HIV Salvage Therapy Does Not Require Nucleoside Reverse Transcriptase Inhibitors: A Randomized, Controlled Trial.
Academic Article
Overview
abstract
BACKGROUND: Nucleoside reverse transcriptase inhibitors (NRTIs) are often included in antiretroviral regimens in treatment-experienced patients in the absence of data from randomized trials. OBJECTIVE: To compare treatment success between participants who omit versus those who add NRTIs to an optimized antiretroviral regimen of 3 or more agents. DESIGN: Multicenter, randomized, controlled trial. (ClinicalTrials.gov: NCT00537394). SETTING: Outpatient HIV clinics. PARTICIPANTS: Treatment-experienced patients with HIV infection and viral resistance. INTERVENTION: Open-label optimized regimens (not including NRTIs) were selected on the basis of treatment history and susceptibility testing. Participants were randomly assigned to omit or add NRTIs.

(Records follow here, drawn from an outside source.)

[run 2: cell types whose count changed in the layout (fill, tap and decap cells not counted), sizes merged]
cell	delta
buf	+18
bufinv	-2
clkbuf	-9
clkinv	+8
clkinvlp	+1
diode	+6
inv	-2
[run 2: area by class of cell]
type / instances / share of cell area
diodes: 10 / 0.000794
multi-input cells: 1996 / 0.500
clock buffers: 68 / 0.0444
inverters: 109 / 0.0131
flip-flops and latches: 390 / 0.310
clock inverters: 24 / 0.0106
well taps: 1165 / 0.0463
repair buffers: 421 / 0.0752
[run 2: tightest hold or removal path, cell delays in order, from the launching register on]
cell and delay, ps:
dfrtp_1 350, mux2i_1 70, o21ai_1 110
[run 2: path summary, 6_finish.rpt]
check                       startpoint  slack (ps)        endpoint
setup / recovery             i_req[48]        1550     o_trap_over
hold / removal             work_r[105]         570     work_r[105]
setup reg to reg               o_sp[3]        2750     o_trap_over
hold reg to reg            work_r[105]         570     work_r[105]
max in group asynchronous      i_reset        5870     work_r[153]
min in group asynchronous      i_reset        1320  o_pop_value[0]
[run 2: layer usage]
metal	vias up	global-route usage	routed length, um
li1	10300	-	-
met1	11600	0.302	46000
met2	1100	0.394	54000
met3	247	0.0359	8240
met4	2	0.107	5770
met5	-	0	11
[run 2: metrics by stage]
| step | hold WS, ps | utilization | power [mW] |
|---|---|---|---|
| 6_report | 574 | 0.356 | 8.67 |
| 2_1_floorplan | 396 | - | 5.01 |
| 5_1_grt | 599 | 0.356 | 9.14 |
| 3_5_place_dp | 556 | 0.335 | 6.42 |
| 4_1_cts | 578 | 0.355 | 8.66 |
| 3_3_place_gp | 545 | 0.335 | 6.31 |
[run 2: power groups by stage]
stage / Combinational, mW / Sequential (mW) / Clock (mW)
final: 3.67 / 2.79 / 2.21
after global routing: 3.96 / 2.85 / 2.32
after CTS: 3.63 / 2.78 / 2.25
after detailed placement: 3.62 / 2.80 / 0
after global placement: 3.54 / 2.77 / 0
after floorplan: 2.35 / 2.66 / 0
File: src/design/mac_stat_pkg.sv
// Purpose: shared constants for the frame statistics counter block
// Assumes: 32-bit Avalon-MM register window, byte addresses
// Notes:   counter offsets are word aligned, one counter per word
package mac_stat_pkg;
  // ****************************************
  // counter layout
  // ****************************************
  localparam int NUM_CNT          = 16;
  localparam int CNT_W            = 32;
  localparam int ADDR_W           = 7;
  localparam int LEN_W            = 16;
  localparam int THR_W            = 8;
  localparam int IDX_TOO_LONG     = 0;
  localparam int IDX_LONG_ERR     = 1;
  localparam int IDX_TOO_SHORT    = 2;
  localparam int IDX_SHORT_ERR    = 3;
  localparam int IDX_ADDR_DISCARD = 4;
  localparam int IDX_QOS_DROP     = 5;
  localparam int IDX_GOOD_BYTE    = 6;
  localparam int IDX_START_OVR    = 7;
  localparam int IDX_MIDDLE_OVR   = 8;
  localparam int IDX_BUFFER_OVR   = 9;
  localparam int IDX_TX_GOOD      = 10;
  localparam int IDX_TX_BCAST     = 11;
  localparam int IDX_TX_MCAST     = 12;
  localparam int IDX_TX_PAUSE     = 13;
  localparam int IDX_TX_WAIT      = 14;
  localparam int IDX_FRAME64      = 15;

  // ****************************************
  // register offsets (byte addresses)
  // ****************************************
  localparam logic [ADDR_W-1:0] OFS_CNT_BASE  = 7'h00;
  localparam logic [ADDR_W-1:0] OFS_CONTROL   = 7'h40;
  localparam logic [ADDR_W-1:0] OFS_LEN_LIMIT = 7'h44;
  localparam logic [ADDR_W-1:0] OFS_STATUS    = 7'h48;

  // ****************************************
  // control and status fields
  // ****************************************
  localparam int CTL_MII_ENABLE   = 0;
  localparam int CTL_STAT_INT_EN  = 1;
  localparam int CTL_FULL_DUPLEX  = 2;
  localparam int CTL_QOS_ENABLE   = 3;
  localparam int STS_PENDING      = 0;
  localparam int STS_CLEARING     = 1;

  // ****************************************
  // reset values and frame figures
  // ****************************************
  localparam logic [LEN_W-1:0] LEN_LIMIT_RESET = 16'h05EE;
  localparam logic [LEN_W-1:0] MIN_FRAME_LEN   = 16'h0040;
  localparam logic [5:0]       CLEAR_CYCLES    = 6'h26;
  localparam logic [47:0]      BCAST_ADDR      = 48'hFFFFFFFFFFFF;
  localparam int               MCAST_BIT       = 40;
  localparam logic [CNT_W-1:0] HALF_SCALE      = 32'h80000000;
endpackage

MEASUREMENTS: The primary efficacy outcome was regimen failure through 48 weeks using a noninferiority margin of 15%. The primary safety outcome was time to initial episode of a severe sign, symptom, or laboratory abnormality before discontinuation of NRTI assignment. RESULTS: 360 participants were randomly assigned, and 93% completed a 48-week visit. The cumulative probability of regimen failure was 29.8% in the omit-NRTIs group versus 25.9% in the add-NRTIs group (difference, 3.2 percentage points [95% CI, -6.1 to 12.5 percentage points]). No significant between-group differences were found in the primary safety end points or the proportion of participants with HIV RNA level less than 50 copies/mL. No deaths occurred in the omit-NRTIs group compared with 7 deaths in the add-NRTIs group. LIMITATION: Unblinded study design, and the study may not be applicable to resource-poor settings. CONCLUSION: Treatment-experienced patients with HIV infection starting a new optimized regimen can safely omit NRTIs without compromising virologic efficacy. Omitting NRTIs will reduce pill burden, cost, and toxicity in this patient population. PRIMARY FUNDING SOURCES: National Institute of Allergy and Infectious Diseases, Boehringer Ingelheim, Janssen, Merck, ViiV Healthcare, Roche, and Monogram Biosciences (LabCorp).